One of the many unique features of HFpEF is the presence of multiple comorbidities, many of which are characterized by a proinflammatory and prooxidant state. Indeed, given the widely recognized chronic inflammation associated with noncardiac comorbidities in HFpEF such as obesity, hypertension, diabetes mellitus, chronic obstructive pulmonary disease (COPD), and chronic kidney disease, it is not surprising that the emerging paradigm in HFpEF is focused on the role of these multiple comorbidities in producing microvascular endothelial inflammation (32). The axis of inflammation, oxidative stress, and vascular function has been well described, whereby, as inflammation can both produce free radicals and diminish cellular antioxidant capacity, this increase in reactive oxygen species leads to endothelial nitric oxide synthase (eNOS) uncoupling, the formation of superoxide anions, reduced NO bioavailability, and ultimately impaired vascular function (7). However, many uncertainties remain regarding the nature of redox imbalance and whether pro- and antioxidant balance can be restored in HFpEF.

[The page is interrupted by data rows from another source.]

[config.mk]
export PLATFORM = sky130hd
export DESIGN_NAME = mealy_ring_fsm
export DESIGN_NICKNAME = d
export VERILOG_FILES = /design/src/rtl/mealy_ring_fsm.sv
export SDC_FILE = /design/constraint.sdc
export NUM_CORES = 1
export LEC_CHECK = 0
export ABC_CLOCK_PERIOD_IN_PS = 2650
export CAP_MARGIN = 30
export CORE_AREA = 2 2 39 41
export CTS_BUF_LIST = sky130_fd_sc_hd__clkbuf_16
export CTS_CLUSTER_SIZE = 12
export DETAILED_ROUTE_END_ITERATION = 8
export DIE_AREA = 0 0 41 43
export HOLD_SLACK_MARGIN = 0.03
export PLACE_DENSITY = 0.55
export SYNTH_ARGS = -nofsm -noshare
export SYNTH_HDL_FRONTEND = slang
export SYNTH_SLANG_ARGS = --single-unit
[constraint.sdc]
create_clock -name clk -period 2.65 [get_ports clk]
set_input_delay 0.53 -clock clk [delete_from_list [all_inputs] [get_ports clk]]
set_output_delay 0.53 -clock clk [all_outputs]
set_load 0.1 [all_outputs]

Although there are many potential strategies for combating the damaging effects of inflammation and oxidative stress on peripheral vascular function, antioxidant (AO) administration has emerged as a simple but effective approach. Indeed, our group has demonstrated the efficacy of acute AO administration (vitamins C, E, and α-lipoic acid) to attenuate oxidative stress and improve vascular function, as assessed by FMD testing, in the elderly (43) as well as in COPD (35) and HFrEF (42) patient groups. Given the widely recognized presence of inflammation and oxidative stress in HFpEF, it is likely that AO administration could also prove beneficial in targeting these aspects of HFpEF pathophysiology, yet this remains a largely unexplored area of research. In fact, to our knowledge, not a single study to date has examined the potential benefit of AO administration on vascular function in HFpEF.

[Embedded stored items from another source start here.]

### src/rtl/uart_mmio.sv
// Memory-mapped 8N1 UART: TX byte FIFO plus serialiser, combinational read port.
// Define UART_MMIO_RX_EN to build the receiver; without it the RX registers read as zero.
module uart_mmio #(
  parameter logic [31:0] BASE_ADDR = 32'h1000_0000,
  parameter logic [15:0] BAUD_DIV  = 16'd434,
  parameter int unsigned TX_DEPTH  = 8
) (
  input  logic        clk,
  input  logic        rst,
  input  logic [31:0] bus_i_daddr,
  input  logic [3:0]  bus_i_dwmask,
  input  logic [31:0] bus_i_dwdata,
  output logic [31:0] bus_o_drdata,
  output logic        bus_o_hit,
  output logic        uart_o_tx,
  input  logic        uart_i_rx
);
  localparam int unsigned PW = (TX_DEPTH > 1) ? $clog2(TX_DEPTH) : 1;
  localparam int unsigned CW = PW + 1;
  localparam logic [CW-1:0] FULL_CNT = CW'(TX_DEPTH);

  typedef enum logic [1:0] {TX_IDLE, TX_START, TX_DATA, TX_STOP} tx_st_t;

  logic [1:0]    w_off;
  logic          w_push, w_rxd_wr, w_st_clr, w_div_lo, w_div_hi;
  logic [15:0]   r_div, w_div_eff, w_bit_rld;
  logic [7:0]    r_mem [TX_DEPTH];
  logic [PW-1:0] r_wp, r_rp;
  logic [CW-1:0] r_cnt;
  logic          w_full, w_fifo_empty, w_pop, w_push_ok;
  logic          r_tx_ovf;
  tx_st_t        r_tx_st;
  logic [15:0]   r_tx_cnt;
  logic [2:0]    r_tx_bit;
  logic [7:0]    r_tx_sh;
  logic          r_tx;
  logic          w_tx_busy, w_tx_empty;
  logic          w_rx_valid, w_rx_ovr, w_rx_ferr;
  logic [7:0]    w_rx_data;
  logic          w_unused;

  // Address decode; offset bits [1:0] are ignored.
  assign bus_o_hit = (bus_i_daddr[31:4] == BASE_ADDR[31:4]);
  assign w_off     = bus_i_daddr[3:2];
  assign w_push    = bus_o_hit && (w_off == 2'd0) && bus_i_dwmask[0];
  assign w_rxd_wr  = bus_o_hit && (w_off == 2'd1) && (bus_i_dwmask != 4'd0);
  assign w_st_clr  = bus_o_hit && (w_off == 2'd2) && bus_i_dwmask[0];
  assign w_div_lo  = bus_o_hit && (w_off == 2'd3) && bus_i_dwmask[0];
  assign w_div_hi  = bus_o_hit && (w_off == 2'd3) && bus_i_dwmask[1];

  always_ff @(posedge clk or negedge rst) begin
    if (!rst) begin
      r_div <= BAUD_DIV;
    end else begin
      if (w_div_lo) r_div[7:0]  <= bus_i_dwdata[7:0];
      if (w_div_hi) r_div[15:8] <= bus_i_dwdata[15:8];
    end
  end

  assign w_div_eff = (r_div == 16'd0) ? 16'd1 : r_div;
  assign w_bit_rld = w_div_eff - 16'd1;

  // A full FIFO still accepts a push when a pop frees a slot in the same cycle.
  assign w_full       = (r_cnt == FULL_CNT);
  assign w_fifo_empty = (r_cnt == '0);
  assign w_pop        = !w_fifo_empty &&
                        ((r_tx_st == TX_IDLE) || ((r_tx_st == TX_STOP) && (r_tx_cnt == 16'd0)));
  assign w_push_ok    = w_push && (!w_full || w_pop);

  always_ff @(posedge clk) begin
    if (w_push_ok) r_mem[r_wp] <= bus_i_dwdata[7:0];
  end

  always_ff @(posedge clk or negedge rst) begin
    if (!rst) begin
      r_wp     <= '0;
      r_rp     <= '0;
      r_cnt    <= '0;
      r_tx_ovf <= 1'b0;
    end else begin
      if (w_push_ok) r_wp <= r_wp + PW'(1);
      if (w_pop)     r_rp <= r_rp + PW'(1);
      r_cnt <= r_cnt + CW'(w_push_ok) - CW'(w_pop);
      if (w_push && !w_push_ok)            r_tx_ovf <= 1'b1;
      else if (w_st_clr && bus_i_dwdata[4]) r_tx_ovf <= 1'b0;
    end
  end

  // TX serialiser; every bit lasts the divisor sampled at its start.
  always_ff @(posedge clk or negedge rst) begin
    if (!rst) begin
      r_tx_st  <= TX_IDLE;
      r_tx_cnt <= '0;
      r_tx_bit <= '0;
      r_tx_sh  <= '0;
      r_tx     <= 1'b1;
    end else begin
      case (r_tx_st)
        TX_IDLE: begin
          r_tx <= 1'b1;
          if (w_pop) begin
            r_tx_sh  <= r_mem[r_rp];
            r_tx_cnt <= w_bit_rld;
            r_tx     <= 1'b0;
            r_tx_st  <= TX_START;
          end
        end
        TX_START: begin
          if (r_tx_cnt == 16'd0) begin
            r_tx_cnt <= w_bit_rld;
            r_tx_bit <= 3'd0;
            r_tx     <= r_tx_sh[0];
            r_tx_st  <= TX_DATA;
          end else begin
            r_tx_cnt <= r_tx_cnt - 16'd1;
          end
        end
        TX_DATA: begin
          if (r_tx_cnt == 16'd0) begin
            r_tx_cnt <= w_bit_rld;
            if (r_tx_bit == 3'd7) begin
              r_tx    <= 1'b1;
              r_tx_st <= TX_STOP;
            end else begin
              r_tx_bit <= r_tx_bit + 3'd1;
              r_tx_sh  <= {1'b0, r_tx_sh[7:1]};
              r_tx     <= r_tx_sh[1];
            end
          end else begin
            r_tx_cnt <= r_tx_cnt - 16'd1;
          end
        end
        TX_STOP: begin
          if (r_tx_cnt == 16'd0) begin
            if (w_pop) begin
              r_tx_sh  <= r_mem[r_rp];
              r_tx_cnt <= w_bit_rld;
              r_tx     <= 1'b0;
              r_tx_st  <= TX_START;
            end else begin
              r_tx_st <= TX_IDLE;
            end
          end else begin
            r_tx_cnt <= r_tx_cnt - 16'd1;
          end
        end
        default: r_tx_st <= TX_IDLE;
      endcase
    end
  end

  assign uart_o_tx  = r_tx;
  assign w_tx_busy  = (r_tx_st != TX_IDLE);
  assign w_tx_empty = w_fifo_empty && !w_tx_busy;

`ifdef UART_MMIO_RX_EN
  typedef enum logic [1:0] {RX_IDLE, RX_START, RX_DATA, RX_STOP} rx_st_t;

  rx_st_t      r_rx_st;
  logic        r_rx_s1, r_rx_s2, r_rx_prev;
  logic [15:0] r_rx_cnt, w_half_rld;
  logic [2:0]  r_rx_bit;
  logic [7:0]  r_rx_sh, r_rx_data;
  logic        r_rx_valid, r_rx_ovr, r_rx_ferr;
  logic        w_rx_done;

  assign w_half_rld = (w_div_eff < 16'd2) ? 16'd0 : ((w_div_eff >> 1) - 16'd1);
  assign w_rx_done  = (r_rx_st == RX_STOP) && (r_rx_cnt == 16'd0);

  always_ff @(posedge clk or negedge rst) begin
    if (!rst) begin
      r_rx_s1   <= 1'b1;
      r_rx_s2   <= 1'b1;
      r_rx_prev <= 1'b1;
    end else begin
      r_rx_s1   <= uart_i_rx;
      r_rx_s2   <= r_rx_s1;
      r_rx_prev <= r_rx_s2;
    end
  end

  // RX deserialiser: half-bit delay to mid start bit, then one sample per bit.
  always_ff @(posedge clk or negedge rst) begin
    if (!rst) begin
      r_rx_st  <= RX_IDLE;
      r_rx_cnt <= '0;
      r_rx_bit <= '0;
      r_rx_sh  <= '0;
    end else begin
      case (r_rx_st)
        RX_IDLE: begin
          if (!r_rx_s2 && r_rx_prev) begin
            r_rx_cnt <= w_half_rld;
            r_rx_st  <= RX_START;
          end
        end
        RX_START: begin
          if (r_rx_cnt == 16'd0) begin
            if (r_rx_s2) begin
              r_rx_st <= RX_IDLE;
            end else begin
              r_rx_cnt <= w_bit_rld;
              r_rx_bit <= 3'd0;
              r_rx_st  <= RX_DATA;
            end
          end else begin
            r_rx_cnt <= r_rx_cnt - 16'd1;
          end
        end
        RX_DATA: begin
          if (r_rx_cnt == 16'd0) begin
            r_rx_sh  <= {r_rx_s2, r_rx_sh[7:1]};
            r_rx_cnt <= w_bit_rld;
            if (r_rx_bit == 3'd7) r_rx_st <= RX_STOP;
            else                  r_rx_bit <= r_rx_bit + 3'd1;
          end else begin
            r_rx_cnt <= r_rx_cnt - 16'd1;
          end
        end
        RX_STOP: begin
          if (r_rx_cnt == 16'd0) r_rx_st  <= RX_IDLE;
          else                   r_rx_cnt <= r_rx_cnt - 16'd1;
        end
        default: r_rx_st <= RX_IDLE;
      endcase
    end
  end

  // A completing byte beats a simultaneous RXDATA write and is then not an overrun.
  always_ff @(posedge clk or negedge rst) begin
    if (!rst) begin
      r_rx_data  <= '0;
      r_rx_valid <= 1'b0;
      r_rx_ovr   <= 1'b0;
      r_rx_ferr  <= 1'b0;
    end else begin
      if (w_rx_done) begin
        r_rx_data  <= r_rx_sh;
        r_rx_valid <= 1'b1;
      end else if (w_rxd_wr) begin
        r_rx_valid <= 1'b0;
      end
      if (w_rx_done && r_rx_valid && !w_rxd_wr) r_rx_ovr <= 1'b1;
      else if (w_st_clr && bus_i_dwdata[5])      r_rx_ovr <= 1'b0;
      if (w_rx_done && !r_rx_s2)                 r_rx_ferr <= 1'b1;
      else if (w_st_clr && bus_i_dwdata[6])      r_rx_ferr <= 1'b0;
    end
  end

  assign w_rx_valid = r_rx_valid;
  assign w_rx_ovr   = r_rx_ovr;
  assign w_rx_ferr  = r_rx_ferr;
  assign w_rx_data  = r_rx_data;
  assign w_unused   = ^{bus_i_daddr[1:0], bus_i_dwdata[31:16]};
`else
  assign w_rx_valid = 1'b0;
  assign w_rx_ovr   = 1'b0;
  assign w_rx_ferr  = 1'b0;
  assign w_rx_data  = 8'd0;
  assign w_unused   = ^{uart_i_rx, w_rxd_wr, bus_i_daddr[1:0],
                        bus_i_dwdata[31:16], bus_i_dwdata[6:5]};
`endif

  always_comb begin
    bus_o_drdata = 32'd0;
    if (bus_o_hit) begin
      case (w_off)
        2'd0: bus_o_drdata = {31'd0, w_full};
        2'd1: bus_o_drdata = {w_rx_valid, 23'd0, w_rx_data};
        2'd2: bus_o_drdata = {25'd0, w_rx_ferr, w_rx_ovr, r_tx_ovf, w_rx_valid,
                              w_tx_busy, w_tx_empty, w_full};
        default: bus_o_drdata = {16'd0, r_div};
      endcase
    end
  end

endmodule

Therefore, this study sought to evaluate the impact of acute AO administration on both conduit vessel and microvascular function in HFpEF and also to determine whether inflammation and redox balance would be improved by such an intervention. We hypothesized that AO administration in HFpEF would improve both FMD and RH and would decrease biomarkers of inflammation, oxidative stress, and free radicals while increasing biomarkers of NO and antioxidant capacity.

METHODS

Patients.

All patients (3 M/13 F, 73 ± 10 yr, EF: 54–70%) were recruited from the heart failure (HF) clinic at the University of Utah, the Salt Lake City Veterans Affairs Medical Center (VAMC), and the greater Salt Lake City community. HFpEF patient inclusion criteria were consistent with the TOPCAT trial (9), which uses the following: 1) HF, defined by the presence of ≥1 symptom at the time of screening (paroxysmal nocturnal dyspnea, orthopnea, dyspnea on exertion) and one sign (edema, elevation in jugular venous distention) in the previous 12 mo; 2) left ventricular ejection fraction (LVEF) ≥45%; 3) controlled systolic blood pressure; and 4) either ≥1 hospitalization in the previous 12 mo for which HF was a major component of hospitalization or B-type natriuretic peptide (BNP) ≥100 pg/mL, in the previous 60 days. Exclusion criteria included significant valvular heart disease, acute atrial fibrillation, or a body mass index (BMI) >45. All participants were nonsmokers. All females studied were postmenopausal and not currently on hormone replacement therapy. All procedures were approved by the University of Utah and Salt Lake City Veterans Affairs (VA) Medical Center Institutional Review Boards, and studies were performed at the VA Salt Lake City Geriatric Research, Education, and Clinical Center in the Utah Vascular Research Laboratory. The patients were informed and gave written consent to the study.

AO supplementation.

All patients reported to the laboratory twice within 1 wk (range: 2–7 days, mean time between study visits: 5 ± 2 days) with at least 48 h between visits to ensure a proper washout period and received an AO cocktail or placebo (PL) in a balanced, double-blind, crossover design. These visits were similar in duration and time of day, with only administration of either AO or PL varying. Supplements were taken in two doses, separated by 30 min to improve absorption, consumed 90 and 60 min before the blood draw and FMD protocol (Fig. 1). The first dose consisted of 300 mg of α-lipoic acid, 500 mg of vitamin C, and 200 IU of vitamin E. The second dose consisted of 300 mg of α-lipoic acid, 500 mg of vitamin C, and 400 IU of vitamin E. Placebo microcrystalline cellulose capsules of similar taste, color, and appearance were likewise consumed in two doses within the same time frame. Patients consumed a standardized breakfast (255 g of cornflakes and 200 mL of skim milk) 5 h before reporting to the laboratory. A single investigator performed all analyses, blinded to the randomization of the study visits.

Fig. 1.

Schematic diagram of study timeline. AO, antioxidant; FMD, flow-mediated dilation.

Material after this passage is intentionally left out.